素肌の働き

手鏡を見ながらニキビを指さす女性

皮膚の働きの中で最も重要なのは、乾燥から生体を守ることですが、他にはも様々な働きをしています。まず皮膚が外部の刺激から生体を守るために、どのような働きをしているかについてお話しましょう。皮膚の一番外側の角質層にはケラチン線維があり、これは機械的な刺激に対して強い抵抗性を持っています。常に刺激を受けていると角質層は厚くなり皮膚は強く硬くなって行きます。真皮におけるコラーゲンやエラスチンも適度に絡み合い、弾力性を持っていて、皮下脂肪組織とともに外部の刺激から生体を守っています。

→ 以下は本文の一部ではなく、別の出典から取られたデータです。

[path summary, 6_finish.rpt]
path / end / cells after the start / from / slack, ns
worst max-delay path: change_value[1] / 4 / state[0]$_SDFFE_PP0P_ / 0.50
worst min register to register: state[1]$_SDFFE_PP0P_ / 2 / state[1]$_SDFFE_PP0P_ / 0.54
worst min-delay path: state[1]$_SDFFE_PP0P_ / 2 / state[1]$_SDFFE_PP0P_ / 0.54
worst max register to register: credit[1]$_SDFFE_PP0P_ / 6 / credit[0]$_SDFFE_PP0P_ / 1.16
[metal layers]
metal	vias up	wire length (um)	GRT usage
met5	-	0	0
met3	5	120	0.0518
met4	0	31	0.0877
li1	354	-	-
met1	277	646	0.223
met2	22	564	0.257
## src/rtl/jt49_mixn.sv

```systemverilog
// N-channel PSG mixer: one shared log-to-linear converter is time-multiplexed
// across the channels, producing per-channel levels, their sum and a strobe.

module jt49_exp (
    input  logic       clk,
    input  logic       rst_n,
    input  logic [1:0] comp,
    input  logic [4:0] din,
    output logic [7:0] dout
);
    localparam logic [7:0] TAB0 [0:31] = '{
        8'd0,   8'd1,   8'd2,   8'd2,   8'd2,   8'd3,   8'd3,   8'd4,
        8'd5,   8'd6,   8'd7,   8'd8,   8'd10,  8'd11,  8'd13,  8'd16,
        8'd19,  8'd23,  8'd27,  8'd32,  8'd38,  8'd45,  8'd54,  8'd64,
        8'd76,  8'd90,  8'd107, 8'd128, 8'd152, 8'd180, 8'd214, 8'd255};
    localparam logic [7:0] TAB1 [0:31] = '{
        8'd0,   8'd8,   8'd9,   8'd10,  8'd11,  8'd13,  8'd14,  8'd16,
        8'd18,  8'd20,  8'd23,  8'd25,  8'd28,  8'd32,  8'd36,  8'd40,
        8'd45,  8'd51,  8'd57,  8'd64,  8'd72,  8'd80,  8'd90,  8'd101,
        8'd114, 8'd128, 8'd143, 8'd161, 8'd180, 8'd202, 8'd227, 8'd255};
    localparam logic [7:0] TAB2 [0:31] = '{
        8'd0,   8'd1,   8'd1,   8'd1,   8'd1,   8'd1,   8'd1,   8'd1,
        8'd1,   8'd2,   8'd2,   8'd3,   8'd3,   8'd4,   8'd5,   8'd6,
        8'd8,   8'd10,  8'd13,  8'd16,  8'd20,  8'd26,  8'd32,  8'd40,
        8'd51,  8'd64,  8'd81,  8'd102, 8'd128, 8'd161, 8'd203, 8'd255};

    // Curve 3 is a plain linear ramp, clamped so full scale lands on 255.
    always_ff @(posedge clk or negedge rst_n) begin
        if (!rst_n) begin
            dout <= 8'd0;
        end else begin
            case (comp)
                2'b00:   dout <= TAB0[din];
                2'b01:   dout <= TAB1[din];
                2'b10:   dout <= TAB2[din];
                default: dout <= (din == 5'd31) ? 8'd255 : {din, 3'b000};
            endcase
        end
    end
endmodule

module jt49_mixn #(
    parameter  int         CH   = 3,
    parameter  logic [1:0] COMP = 2'b00,
    localparam int         AW   = 8 + $clog2(CH)
) (
    input  logic            clk,
    input  logic            rst_n,
    input  logic            clk_en,
    input  logic [5*CH-1:0] log_in,
    input  logic [CH-1:0]   ch_en,
    output logic [8*CH-1:0] lin_out,
    output logic [AW-1:0]   sound,
    output logic            sample
);
    localparam int SW = $clog2(CH + 1);

    logic [SW-1:0]   r_slot;
    logic [4:0]      r_log;
    logic [AW-1:0]   r_acc;
    logic [AW-1:0]   r_sound;
    logic [8*CH-1:0] r_linOut;
    logic            r_sample;
    logic [4:0]      w_logSel;
    logic [4:0]      w_logNext;
    logic [7:0]      w_lin;
    logic            w_chSlot;

    always_comb begin
        w_logSel = 5'd0;
        for (int k = 0; k < CH; k++) begin
            if (r_slot == SW'(k)) begin
                w_logSel = ch_en[k] ? log_in[5*k +: 5] : 5'd0;
            end
        end
    end

    // The converter sees the value r_log is about to take, so its registered
    // output always matches r_log and is valid at the next clk_en, whatever the duty.
    assign w_chSlot  = (r_slot < SW'(CH));
    assign w_logNext = (clk_en && w_chSlot) ? w_logSel : r_log;

    jt49_exp u_exp (
        .clk  (clk),
        .rst_n(rst_n),
        .comp (COMP),
        .din  (w_logNext),
        .dout (w_lin)
    );

    always_ff @(posedge clk or negedge rst_n) begin
        if (!rst_n) begin
            r_slot   <= '0;
            r_log    <= 5'd0;
            r_acc    <= '0;
            r_sound  <= '0;
            r_linOut <= '0;
            r_sample <= 1'b0;
        end else begin
            r_sample <= 1'b0;
            if (clk_en) begin
                if (w_chSlot) begin
                    r_log <= w_logSel;
                end
                if (r_slot == '0) begin
                    r_sound  <= r_acc;
                    r_acc    <= '0;
                    r_sample <= 1'b1;
                end else begin
                    r_acc <= r_acc + AW'(w_lin);
                    for (int k = 0; k < CH; k++) begin
                        if (r_slot == SW'(k + 1)) begin
                            r_linOut[8*k +: 8] <= w_lin;
                        end
                    end
                end
                r_slot <= (r_slot == SW'(CH)) ? '0 : r_slot + 1'b1;
            end
        end
    end

    assign lin_out = r_linOut;
    assign sound   = r_sound;
    assign sample  = r_sample;
endmodule
```
**src/rtl/riscv_wb_stage.sv**
```systemverilog
// Write-back stage for loads: waits for LSU data, aligns and extends it, and writes the
// register file (data plus DIFT tag) one cycle later. Flushed or overdue loads are dropped.
module riscv_wb_stage #(
    parameter int unsigned TIMEOUT_CYCLES = 64
) (
    input  logic        clk,
    input  logic        rst_n,
    input  logic        ex_valid_i,
    output logic        wb_ready_o,
    input  logic        regfile_we_i,
    input  logic [4:0]  regfile_waddr_i,
    input  logic [1:0]  data_type_i,
    input  logic        data_sign_ext_i,
    input  logic [1:0]  data_reg_offset_i,
    input  logic        flush_i,
    input  logic [31:0] lsu_rdata_i,
    input  logic        lsu_rdata_tag_i,
    input  logic        lsu_rvalid_i,
    output logic        regfile_we_o,
    output logic [4:0]  regfile_waddr_o,
    output logic [31:0] regfile_wdata_o,
    output logic        regfile_wdata_o_tag,
    output logic        regfile_we_o_tag,
    output logic        timeout_o
);

    typedef enum logic [1:0] {S_IDLE, S_WAIT, S_DROP} state_t;

    localparam logic [7:0] CNT_LAST = 8'(TIMEOUT_CYCLES - 1);

    state_t      state, state_next;
    logic [7:0]  cnt, cnt_next;
    logic [4:0]  pend_waddr;
    logic [1:0]  pend_type;
    logic        pend_sign_ext;
    logic [1:0]  pend_offset;
    logic        accept;
    logic        complete;
    logic        expired;
    logic [31:0] rot;
    logic [31:0] aligned;

    assign accept   = ex_valid_i & wb_ready_o;
    assign complete = (state == S_WAIT) & lsu_rvalid_i;
    // rvalid wins over an expiring counter, so a late-but-on-time load still completes.
    assign expired  = (state != S_IDLE) & ~lsu_rvalid_i & (cnt == CNT_LAST);

    // NOTE: sequential state uses non-blocking assignments so every register samples pre-edge values.
    always_ff @(posedge clk) begin
        if (!rst_n) begin
            state <= S_IDLE;
            cnt   <= 8'd0;
        end else begin
            state <= state_next;
            cnt   <= cnt_next;
        end
    end

    // NOTE: defaults at the top of every always_comb keep all paths assigned, so no latches.
    always_comb begin
        state_next = state;
        cnt_next   = cnt;
        case (state)
            S_IDLE: begin
                if (accept && regfile_we_i) begin
                    state_next = S_WAIT;
                    cnt_next   = 8'd0;
                end
            end
            S_WAIT: begin
                if (lsu_rvalid_i) begin
                    state_next = (accept && regfile_we_i) ? S_WAIT : S_IDLE;
                    cnt_next   = 8'd0;
                end else if (expired) begin
                    state_next = S_IDLE;
                    cnt_next   = 8'd0;
                end else begin
                    state_next = flush_i ? S_DROP : S_WAIT;
                    cnt_next   = cnt + 8'd1;
                end
            end
            S_DROP: begin
                if (lsu_rvalid_i || expired) begin
                    state_next = S_IDLE;
                    cnt_next   = 8'd0;
                end else begin
                    cnt_next   = cnt + 8'd1;
                end
            end
            default: begin
                state_next = S_IDLE;
                cnt_next   = 8'd0;
            end
        endcase
    end

    always_comb begin
        wb_ready_o = ((state == S_IDLE) | complete) & ~flush_i;
        timeout_o  = expired;
    end

    always_comb begin
        case (pend_offset)
            2'd1:    rot = {lsu_rdata_i[7:0],  lsu_rdata_i[31:8]};
            2'd2:    rot = {lsu_rdata_i[15:0], lsu_rdata_i[31:16]};
            2'd3:    rot = {lsu_rdata_i[23:0], lsu_rdata_i[31:24]};
            default: rot = lsu_rdata_i;
        endcase
        case (pend_type)
            2'b01:   aligned = {{16{pend_sign_ext & rot[15]}}, rot[15:0]};
            2'b10:   aligned = {{24{pend_sign_ext & rot[7]}},  rot[7:0]};
            default: aligned = rot;
        endcase
    end

    always_ff @(posedge clk) begin
        if (!rst_n) begin
            pend_waddr          <= 5'd0;
            pend_type           <= 2'd0;
            pend_sign_ext       <= 1'b0;
            pend_offset         <= 2'd0;
            regfile_we_o        <= 1'b0;
            regfile_waddr_o     <= 5'd0;
            regfile_wdata_o     <= 32'd0;
            regfile_wdata_o_tag <= 1'b0;
        end else begin
            if (accept) begin
                pend_waddr    <= regfile_waddr_i;
                pend_type     <= data_type_i;
                pend_sign_ext <= data_sign_ext_i;
                pend_offset   <= data_reg_offset_i;
            end
            regfile_we_o <= complete;
            if (complete) begin
                regfile_waddr_o     <= pend_waddr;
                regfile_wdata_o     <= aligned;
                regfile_wdata_o_tag <= lsu_rdata_tag_i;
            end
        end
    end

    assign regfile_we_o_tag = regfile_we_o;

endmodule
```
**config.mk**
```make
export PLATFORM = sky130hd
export DESIGN_NAME = riscv_wb_stage
export DESIGN_NICKNAME = d
export VERILOG_FILES = /design/src/rtl/riscv_wb_stage.sv
export SDC_FILE = /design/constraint.sdc
export NUM_CORES = 1
export LEC_CHECK = 0
export CORE_MARGIN = 5
export CORE_UTILIZATION = 33
export DETAILED_ROUTE_END_ITERATION = 10
export PLACE_DENSITY_LB_ADDON = 0.15
export SLEW_MARGIN = 0
export SYNTH_ARGS = -nofsm -noshare
export SYNTH_HDL_FRONTEND = slang
export SYNTH_SLANG_ARGS = --single-unit
```
**constraint.sdc**
```tcl
create_clock -name clk -period 3.5 [get_ports clk]
set_clock_uncertainty 0.2 [all_clocks]
set_input_delay 0.525 -clock clk [delete_from_list [all_inputs] [get_ports clk]]
set_output_delay 0.525 -clock clk [all_outputs]
set_load 0.005 [all_outputs]
```
==> run metrics <==
Post-Synth Simple-Gate Area=~14%; largest net degree at the start of global routing=39; Critical R2R Launch=pend_type[0]; count leader, synth=dfxtp_1; Die Y-Extent=about 110 um; CTS tree=built; Hold/Removal Path Class=reg2reg; # diodes=0; Routed Antenna Nets=0; launch point of the worst path=state[0]; Syn-to-layout area delta=35.40%; commonest cells in the synthesized netlist=dfxtp_1, nand2_1, mux2i_1; initial antenna violation count=0; CP Launch Type=register; fin util=between 40 and 50%; critical path fanouts, max=12; crit end category=output port; Die W=around 110 um; number of synthesized flops with an enable pin=0; Worst-path clk slew=approximately 0.06 ns; Worst Path Required=approximately 2.8 ns; routability congestion estimate=a little under 0.8; Residual DRC=0; cts hold-fix bufs=0; compound-gate portion of the synthesized area=15.63%; Static Leakage=roughly 1.5 nW; fmax=between 300 and 400 MHz; Tcrit/Tclk final=between 80% and 90%; total of max-cap violations=0; number of H-tree levels=3; syn avg cell area=roughly 10 um2; DRT Wirelength=between 8000 and 9000 um; measured slew at the worst slew-check pin=a little over 0.6 ns; IO Port Bufs=90; Synth area leader=dfxtp_1; drt pass-1 iters=6; post-synthesis cell area=between 0.003 and 0.004 mm2; Clock Tree Buf Depth=2; critical path arrival=2.23 ns; Setup Viol. Count Final=0; worst-path cell chain=inv_1 -> ha_1 -> nor4_1 -> and3_1 -> clkdlybuf4s50_1; status=complete, no violations; worst vdd ir=approximately 0.17 mV; Max-Slew Margin vs Limit=a little under 60%; Net Count, Synth=between 300 and 400; Total Power=around 1.8 mW; Final TNS setup=0 ns; Worst path slowest cell=clkdlybuf4s50_1; top_reg_cell synth=dfxtp_1; Slowest Stage Delay on Critical Path=about 0.49 ns; Vias=roughly 2700; CTS buffer count=9; # IOs=91; initial core utilization=approximately a third; Via-to-Cell Ratio=4.998; Gate Count Post-Synth=325; post-synth top area share=36.80%; post-route minimum period=2.951 ns; Post-Synth XOR/XNOR Area=roughly 1.9%; drt wl/cell=15.94 um; share of the yosys chip area belonging to registers=36.80%; first-pass GRT wire length=between 10000 and 15000 um; Min Hold Slack=roughly 0.26 ns; ranking of synthesized cells by area=dfxtp_1, mux4_2, mux2i_1, nand2_1, nor2b_1; proportion of synthesized area in mux cells=between 20% and 30%; Yosys reg bits=between 50 and 60; Async SR Flop Fraction=0%; largest family of logic cells by synthesized area=multiplexers; Hold Fails Final Rpt=0; unrepaired setup endpoints after global routing=false; layout cells sized above 1=a little under an eighth; Core ar.=roughly 0.0096 mm2; number of gates resized after CTS=0; full die area=about 0.012 mm2; pins over their slew limit=0; vias in the first global route=approximately 2800; critical path class=reg2out; gr usage total=between 10% and 20%; clock latency on the worst-skew pair=0.33 ns; number of DRC markers in iteration 0=roughly 110; row count=36; HP Start=regfile_waddr_o[1]; GRT overflow=0; Post-CTS Setup Bufs=0; Synth Warn #=0; Adder-Cell Fraction of Synth Area=approximately 2.3%; Final #Nets=approximately 460; library cells used by synthesis=34; DP HPWL=around 6300 um; power per cell area=roughly 410 mW/mm2; CTS Sinks=approximately 60; clock root buffer=clkbuf_8
stage by stage:
stage	cell area (um2)	setup slack (ns)	std cells
global route	4345	0.3150	544
finish	4345	0.5491	544
detailed placement	4192	0.6198	528
global placement	4192	0.6740	528
CTS	4345	0.5351	544
floorplan	3209	1.360	325
worst max-delay path, delay by kind of cell (launching register included):
family,cells,cell delay [ns]
adder cells (fa/ha/maj),1,0.34
flip-flops,1,0.35
buffers and inverters,2,0.56
AND/OR/NAND/NOR,2,0.66
area by class of cell:
class	count	area (um2)
Clock buffer	13	138.9
Inverter	5	18.77
Sequential cell	59	1184
Timing Repair Buffer	96	940.9
Clock inverter	3	15.01
Fill cell	946	5294
Tap cell	133	166.4
Multi-Input combinational cell	235	1882
final timing paths:
kind | to | slack, ns | cells past startpoint
setup / recovery | timeout_o | 0.55 | 5
hold / removal | regfile_waddr_o[1] | 0.26 | 2
setup reg to reg | regfile_wdata_o[24] | 0.86 | 6
hold reg to reg | regfile_waddr_o[1] | 0.26 | 2
power breakdown:
| group | leakage [nW] | internal, mW | total, mW | switching [mW] |
|---|---|---|---|---|
| Clock | 0.0812 | 0.254 | 0.511 | 0.256 |
| Combinational | 0.926 | 0.263 | 0.482 | 0.219 |
| Sequential | 0.480 | 0.731 | 0.772 | 0.0413 |
| Total | 1.49 | 1.25 | 1.76 | 0.516 |
cells in the final DEF (no fill, tap or decap), types with 4 or more instances in the layout:
| cell | Yosys | layout |
|---|---|---|
| clkdlybuf4s50_1 | 0 | 89 |
| dfxtp_1 | 59 | 57 |
| nand2_1 | 52 | 52 |
| mux2i_1 | 34 | 34 |
| a21oi_1 | 21 | 21 |
| nor2b_1 | 19 | 19 |
| o21ai_0 | 19 | 19 |
| mux4_2 | 18 | 18 |
| a21boi_0 | 15 | 15 |
| nor2_1 | 10 | 10 |
| clkbuf_8 | 0 | 9 |
| o221a_2 | 8 | 8 |
| xnor2_1 | 7 | 7 |
| ha_1 | 6 | 6 |
| buf_4 | 1 | 6 |
| inv_1 | 5 | 5 |
| nand3_1 | 4 | 4 |
| clkbuf_1 | 15 | 4 |
flip-flops by register name, summed over array words and instances, names as in the netlist:
| register | count |
|---|---|
| pend_type | 2 |
| regfile_waddr_o | 5 |
| regfile_wdata_o_tag | 1 |
| regfile_wdata_o | 32 |
| pend_sign_ext | 1 |
| cnt | 8 |
| pend_offset | 2 |
| pend_waddr | 5 |
| regfile_we_o | 1 |
| state | 2 |
logic make-up (layout without fill, tap and decap cells):
family                   Yosys count  count (layout)
multiplexers                      54              54
adder cells (fa/ha/maj)            6               6
XOR/XNOR                           7               7
AND/OR/NAND/NOR                   95              95
flip-flops                        59              59
buffers and inverters             31             117
AO/OA/AOI/OAI                     73              73
per-layer routing:
layer | vias up | track usage [%] | share of wire [%]
met1 | 1301 | 19.88 | 45
li1 | 1336 | - | -
met2 | 77 | 25.99 | 48
met3 | 5 | 5.565 | 6.2
met4 | 0 | 2.705 | 0.70
met5 | - | 0 | 0
Note: power is estimated with default switching activity, not from simulation.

また最も外側にある皮膚は外部からの異物の侵入を防ぐ役割も果たしています。化学物質であるアルカリなどに対しては、角質層の乳酸や、脂肪酸がこれを中和し、肌が常に弱酸性に保たれるようになっています。細菌やウイルスに対しても、肌は防御機能を持っていて、ケラチノサイトは、抗菌ペプチドという天然の抗菌剤を、合成することができるのです。また、皮膚にはT細胞が常在していて、皮膚のどこかがウイルスに感染すると、それに対する識別能力を持ったT細胞が表皮に定着し、優れた力を発揮します。このT細胞のシステムを働かせるのはランゲルハンス細胞で、これらの防御の機能は互いに補い合って働いています。皮膚は異物を排除する力を持っている反面、アレルギー反応を起こすこともあります。この防御機能は精神的ストレスには弱く、ストレスによってランゲルハンス細胞や、抗菌ペプチドも減少するのではないかと考えられています。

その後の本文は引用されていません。